(Extracted records)

<file path="config.mk">
export PLATFORM = sky130hd
export DESIGN_NAME = wsdf_queue
export DESIGN_NICKNAME = d
export VERILOG_FILES = /design/src/hw/rtl/wsdf_pkg.sv /design/src/hw/rtl/wsdf_queue.sv
export VERILOG_INCLUDE_DIRS = /design/src /design/src/hw/rtl
export SDC_FILE = /design/constraint.sdc
export NUM_CORES = 1
export LEC_CHECK = 0
export ABC_AREA = 0
export BUFFER_PORTS_ARGS = -buffer_cell sky130_fd_sc_hd__buf_4
export CAP_MARGIN = 20
export CORE_MARGIN = 1
export CORE_UTILIZATION = 52
export CTS_CLUSTER_SIZE = 10
export DETAILED_ROUTE_END_ITERATION = 10
export GPL_ROUTABILITY_DRIVEN = 0
export PLACE_DENSITY = 0.79
export SLEW_MARGIN = 20
export SYNTH_ARGS = -nofsm -noshare
export SYNTH_HDL_FRONTEND = slang
export SYNTH_SLANG_ARGS = --single-unit
</file>
<file path="constraint.sdc">
create_clock -name clock -period 5.86 [get_ports clock]
set_clock_uncertainty 0.1 [all_clocks]
set_input_delay 0.586 -clock clock [delete_from_list [all_inputs] [get_ports clock]]
set_output_delay 0.586 -clock clock [all_outputs]
set_load 0.02 [all_outputs]
</file>
<file path="src/hw/rtl/websocket_frame_deframer_core_macros.svh">
// Assertion macros used by the deframer queue.
`ifndef WEBSOCKET_FRAME_DEFRAMER_CORE_MACROS_SVH
`define WEBSOCKET_FRAME_DEFRAMER_CORE_MACROS_SVH

// Consequent must hold in the same cycle as the antecedent.
`define WSDF_ASSERT_NOW(label, clk, rst, ante, cons, msg) \
   label: assert property (@(posedge clk) disable iff (rst) (ante) |-> (cons)) \
      else $error(msg);

// Consequent must hold in the cycle after the antecedent.
`define WSDF_ASSERT_NEXT(label, clk, rst, ante, cons, msg) \
   label: assert property (@(posedge clk) disable iff (rst) (ante) |=> (cons)) \
      else $error(msg);

`endif

</file>
<file path="src/hw/rtl/wsdf_pkg.sv">
// Types and constants shared by the WebSocket frame deframer.
package wsdf_pkg;

   localparam int unsigned LEN_WIDTH   = 63;
   localparam int unsigned QUEUE_DEPTH = 2;

   localparam logic [6:0] LEN_CODE_EXT16 = 7'd126;
   localparam logic [6:0] LEN_CODE_EXT64 = 7'd127;

   localparam logic KIND_HEADER  = 1'b0;
   localparam logic KIND_PAYLOAD = 1'b1;

   typedef enum logic [2:0] {
      PH_FIRST,
      PH_SECOND,
      PH_EXT16,
      PH_EXT64,
      PH_KEY,
      PH_PAYLOAD
   } phase_type;

   typedef struct packed {
      logic [7:0] data_byte;
   } wsdf_req_type;

   typedef struct packed {
      logic                 kind;
      logic                 final_fragment;
      logic [3:0]           frame_opcode;
      logic                 masked;
      logic [LEN_WIDTH-1:0] payload_length;
      logic [7:0]           payload_byte;
      logic                 last;
   } wsdf_rsp_type;

   // One classified beat handed from the parser to the output side.
   typedef struct packed {
      logic                 kind;
      logic                 final_fragment;
      logic [3:0]           frame_opcode;
      logic                 masked;
      logic [LEN_WIDTH-1:0] payload_length;
      logic [7:0]           data_byte;
      logic [7:0]           key_byte;
      logic                 last;
   } wsdf_entry_type;

   typedef struct packed {
      logic space;
      logic avail;
   } wsdf_q_status_type;

endpackage

</file>
<file path="src/hw/rtl/wsdf_queue.sv">
// Short FIFO of classified beats between the parser and the output stage.
`include "websocket_frame_deframer_core_macros.svh"

module wsdf_queue import wsdf_pkg::*; #(
   parameter int unsigned Depth = QUEUE_DEPTH
) (
   input  logic              clock,
   input  logic              reset,
   input  logic              push,
   input  wsdf_entry_type    push_entry,
   input  logic              pop,
   output wsdf_entry_type    pop_entry,
   output wsdf_q_status_type q_status
);

   localparam int unsigned PtrWidth = (Depth > 1) ? $clog2(Depth) : 1;
   localparam int unsigned CntWidth = $clog2(Depth + 1);

   wsdf_entry_type        entries_ff [Depth];
   logic [PtrWidth-1:0]   wr_ptr_ff, wr_ptr_in;
   logic [PtrWidth-1:0]   rd_ptr_ff, rd_ptr_in;
   logic [CntWidth-1:0]   count_ff, count_in;

   assign q_status.space = (count_ff < CntWidth'(Depth));
   assign q_status.avail = (count_ff != '0);
   assign pop_entry      = entries_ff[rd_ptr_ff];

   // Advance pointers and occupancy
   always_comb begin
      wr_ptr_in = wr_ptr_ff;
      rd_ptr_in = rd_ptr_ff;
      count_in  = count_ff;
      if (push) begin
         wr_ptr_in = (wr_ptr_ff == PtrWidth'(Depth - 1)) ? '0 : wr_ptr_ff + PtrWidth'(1);
      end
      if (pop) begin
         rd_ptr_in = (rd_ptr_ff == PtrWidth'(Depth - 1)) ? '0 : rd_ptr_ff + PtrWidth'(1);
      end
      if (push && !pop) begin
         count_in = count_ff + CntWidth'(1);
      end else if (pop && !push) begin
         count_in = count_ff - CntWidth'(1);
      end
   end

   always_ff @(posedge clock) begin
      if (reset) begin
         wr_ptr_ff <= '0;
         rd_ptr_ff <= '0;
         count_ff  <= '0;
      end else begin
         wr_ptr_ff <= wr_ptr_in;
         rd_ptr_ff <= rd_ptr_in;
         count_ff  <= count_in;
      end
   end

   // Store the pushed beat
   always_ff @(posedge clock) begin
      if (push) begin
         entries_ff[wr_ptr_ff] <= push_entry;
      end
   end

   `WSDF_ASSERT_NOW(a_no_push_full, clock, reset, push, q_status.space, "push into full queue")
   `WSDF_ASSERT_NOW(a_no_pop_empty, clock, reset, pop, q_status.avail, "pop from empty queue")
   `WSDF_ASSERT_NEXT(a_push_fills, clock, reset, push && !pop, count_ff != '0, "push lost")

endmodule

</file>
# Word-level counts from Yosys, hierarchy flattened
# Memories as Yosys holds them, arrays and structs flattened. A register that Yosys moved wholly into a read port is not among the register bits.
# Index checks and enable logic that the tools add are counted.
[word_totals]
regBits = 4
latchBits = 0
mem_bits_rw = 174
rom_bits = 0
input_bits = 91
out_inout_bits = 89
elab_cells = 23
memories = 1
[classes]
n_addsub = 4
n_mul = 0
div = 0
magnitude_cmp = 1
eq_ne = 0
shifts = 0
n_mux = 8
n_bitwise = 0
reduce_logical = 6
[memory_table]
columns = ["memory", "depth", "word_bits", "read_ports", "rd_clocked_by_memory_dff", "write_ports", "line_no", "source"]
rows = [
  ["entries_ff", 2, 87, 1, 1, 1, "wsdf_queue.sv:19", "wsdf_entry_type entries_ff [Depth];"],
]
[ops]
columns = ["operator", "n"]
rows = [
  ["1-bit two-way mux", 6],
  ["2-bit two-way mux", 2],
  ["2-bit nonzero test", 2],
  ["1-bit adder, second input constant", 2],
  ["2-bit by 1-bit adder with 2-bit output, second input constant", 1],
  ["1-bit logical AND", 2],
  ["1-bit logical NOT", 2],
  ["2-bit < comparator, second input constant", 1],
  ["2-bit by 1-bit subtractor with 2-bit output, second input constant", 1],
]

# Longest topological paths before layout
[depth]
depth_word = 4
mapped_depth = 5
depth_no_buf = 5

# Worst setup path before layout
# OpenSTA, ideal clock, no wires.
[synth_timing]
path_type = "input to register"
start = "input port push"
end = "memory entries_ff[0][0] (netlist name) (enable)"
setup_ns = 0.544
t_arrival_ns = 4.383
required_time_ns = 5.216
setup_slack_ns = 0.834
cell_stages = 1
n_path_buf = 0
cell_sequence = "nor2b_1"
[synth_between]
elab_chain_len = 2
[synth_rtl]
columns = ["item", "line_no", "source"]
rows = [
  ["start, declared", "wsdf_queue.sv:9", "input logic push,"],
  ["1-bit two-way mux", "wsdf_queue.sv:60", "if (push) begin"],
  ["1-bit two-way mux (not written as such)", "wsdf_queue.sv:61", "entries_ff[wr_ptr_ff] <= push_entry;"],
  ["end, declared", "wsdf_queue.sv:19", ""],
]
# Every way passes these cells.

==> results.py <==
metrics = {
    "outcome": {
        "status": "finished, final reports clean",
    },
    "detailed_routing": {
        "ant_nets": 0,
        "dr.pass1.iters": 4,
        "totalWireLength_mm": 11.5,
        "highest-signal-layer": "met4",
        "drt_iter0_markers": 150,
        "met1_length_mm": 4.26,
        "wl_met3_mm": 1.10,
        "avgRoutedWirePerCell_um": 17.3,
        "post-route-drc-count": 0,
        "wl_met2_mm": 6.00,
        "vias_per_cell": 5.02,
        "route.vias.total": 3337,
    },
    "layout": {
        "syn2layout_area_growth_pct": 32.2,
        "num_antenna_cells": 0,
        "stdcell_count": 665,
        "layout_commonest_cell": "buf_4",
        "nets": 576,
        "drive_gt1_frac": 0.608,
        "final_cell_mix": "182 x buf_4, 174 x edfxtp_1, 57 x mux2_2",
    },
    "sta": {
        "rsz0062_at_grt": "false",
        "slew_viol_final": 0,
        "fin_crit_ns": 3.13,
        "max_freq_mhz": 320,
        "worst_pin_slew_ns": 0.809,
        "finalSetupViolCount": 0,
        "final-hold-violation-count": 0,
        "slew_headroom": 0.459,
        "tns_ns": 0,
        "period_share": 0.534,
    },
    "synth": {
        "syn_nets": 385,
        "yosysTopAreaCell": "edfxtp_1",
        "ys_types": 17,
        "synth_seq_cells": 179,
        "synth.cell_area_um2": 6600,
        "syn_area_per_cell_um2": 22.5,
        "synth.area.top_cells": "edfxtp_1 79%, mux2_2 9.7%, mux2_4 6.8%, dfxtp_1 1.5%, buf_6 0.85%",
        "syn_inst": 293,
        "yosysSeqAreaShare": 0.806,
        "synth.top_cell.area_share": 0.791,
        "yosys_warnings": 0,
    },
    "clocking": {
        "holdBufCountCts": 0,
        "clockBufferDepth": 2,
        "clock_latency_ns": 0.42,
        "post_cts_buffers": 0,
        "cts_root_buf": "clkbuf_16",
        "cts_resized": 0,
        "numCtsBuffers": 17,
        "cts_tree": "yes",
        "cts_num_sinks": 179,
        "htreeDepth": 4,
        "clk_pin_slew_ns": 0.06,
    },
    "worst_hold_path": {
        "min_path_type": "in -> reg",
    },
    "grt": {
        "grt_start_max_net_pins": 63,
        "grt_use_total": 0.185,
        "antenna_found_initial": 0,
        "grt_overflow": 0,
        "grt_pass1_vias": 3515,
        "grt_pass1_wl_mm": 17.4,
    },
    "floorplan": {
        "ioPinCount": 180,
        "fp.coreArea_um2": 12200,
        "initial_core_util": 0.541,
        "die_area_um2": 13200,
        "die_h_um": 115,
        "dieWidth_um": 115,
        "rows": 40,
    },
    "place": {
        "io_buffers": 179,
        "dp_hpwl_mm": 7.52,
        "dp.cells": 633,
    },
    "power": {
        "vdd_drop_max_mv": 0.250,
        "p_per_area_nw_per_um2": 355,
        "p_leak_nw": 3.34,
    },
    "setup_path": {
        "rrSetupSlack_ns": 3.56,
        "crit_path_max_fanout": 48,
        "critPathLaunchType": "register",
        "endpoint_kind": "output port",
        "crit_arrival_ns": 2.44,
        "cp.required_ns": 5.17,
        "crit_type": "reg -> out",
    },
    "flow_run": {
        "drv_cap": 0,
    },
}
-- kinds of logic after synthesis --
kind of cell	count (synthesis)	share of synthesized area
flip-flops	179	0.806
AND/OR/NAND/NOR	8	0.00606
adder cells (fa/ha/maj)	1	0.00189
XOR/XNOR	4	0.00531
AO/OA/AOI/OAI	2	0.00151
multiplexers	87	0.165
buffers and inverters	12	0.0135
-- critical path, cell delays in order, from the launching register on --
cell and delay, ns:
dfxtp_4 0.78, buf_4 0.65, mux2_2 0.42, buf_4 0.16
-- synth_stat cells --
library cell,instances
edfxtp_1,174
mux2_2,57
mux2_4,30
buf_2,5
buf_6,5
dfxtp_1,5
nor2_1,4
inv_1,2
xnor2_1,2
xor2_1,2
a21oi_1,1
and2_1,1
ha_1,1
nor2b_1,1
o21ai_0,1
or2_2,1
or3_1,1
-- power breakdown --
group | switching [mW] | internal (mW) | leakage, nW
clock | 0.445 | 0.713 | 0.295
combinational | 0.207 | 0.208 | 1.37
sequential | 0.0329 | 1.49 | 1.68
total | 0.685 | 2.42 | 3.34
-- through the flow --
stage,cell area (um2),power [mW],setup slack (ns),utilization,hold WS [ns]
after floorplan,6600,1.79,0.834,-,0.360
after global placement,8110,1.96,3.16,0.664,0.380
after detailed placement,8110,1.97,3.13,0.664,0.398
after CTS,8730,3.13,2.67,0.715,0.229
after global routing,8730,3.20,2.59,0.715,0.228
final,8730,3.10,2.73,0.715,0.250
-- path summary, 6_finish.rpt --
path,cells after the start,from,end
min reg2reg,2,count_ff[1],count_ff[1]
min,1,push_entry[23],entries_ff[0][23]
max,3,register,pop_entry[16]
max reg2reg,2,wr_ptr_ff,entries_ff[0][75]
-- area by class of cell --
class / count / area, um2
tap: 168 / 210
inverter: 2 / 7.51
fill: 789 / 3480
clock buffer: 19 / 433
multi-input combinational: 102 / 1200
clock inverter: 13 / 184
sequential: 179 / 5330
timing repair buffer: 182 / 1370
-- sequential cells by signal (all words and copies together) (netlist names), named ones only --
| name | cells |
|---|---|
| entries_ff | 174 |
| wr_ptr_ff | 1 |
| rd_ptr_ff | 1 |
| count_ff | 2 |
-- per-layer routing --
layer / global-route usage / vias up
li1: - / 1542
met1: 0.196 / 1642
met2: 0.316 / 136
met3: 0.0852 / 17
met4: 0.0797 / 0
met5: 0 / -
No activity file was read; power rests on OpenSTA's default activity.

▸ ACTION ITEM
Only the lines from the first line of the records through the one containing "export PLACE_DENSITY = 0.79" should be reproduced, exactly, with both of them included.

▸ COMPLETED TASK
<file path="config.mk">
export PLATFORM = sky130hd
export DESIGN_NAME = wsdf_queue
export DESIGN_NICKNAME = d
export VERILOG_FILES = /design/src/hw/rtl/wsdf_pkg.sv /design/src/hw/rtl/wsdf_queue.sv
export VERILOG_INCLUDE_DIRS = /design/src /design/src/hw/rtl
export SDC_FILE = /design/constraint.sdc
export NUM_CORES = 1
export LEC_CHECK = 0
export ABC_AREA = 0
export BUFFER_PORTS_ARGS = -buffer_cell sky130_fd_sc_hd__buf_4
export CAP_MARGIN = 20
export CORE_MARGIN = 1
export CORE_UTILIZATION = 52
export CTS_CLUSTER_SIZE = 10
export DETAILED_ROUTE_END_ITERATION = 10
export GPL_ROUTABILITY_DRIVEN = 0
export PLACE_DENSITY = 0.79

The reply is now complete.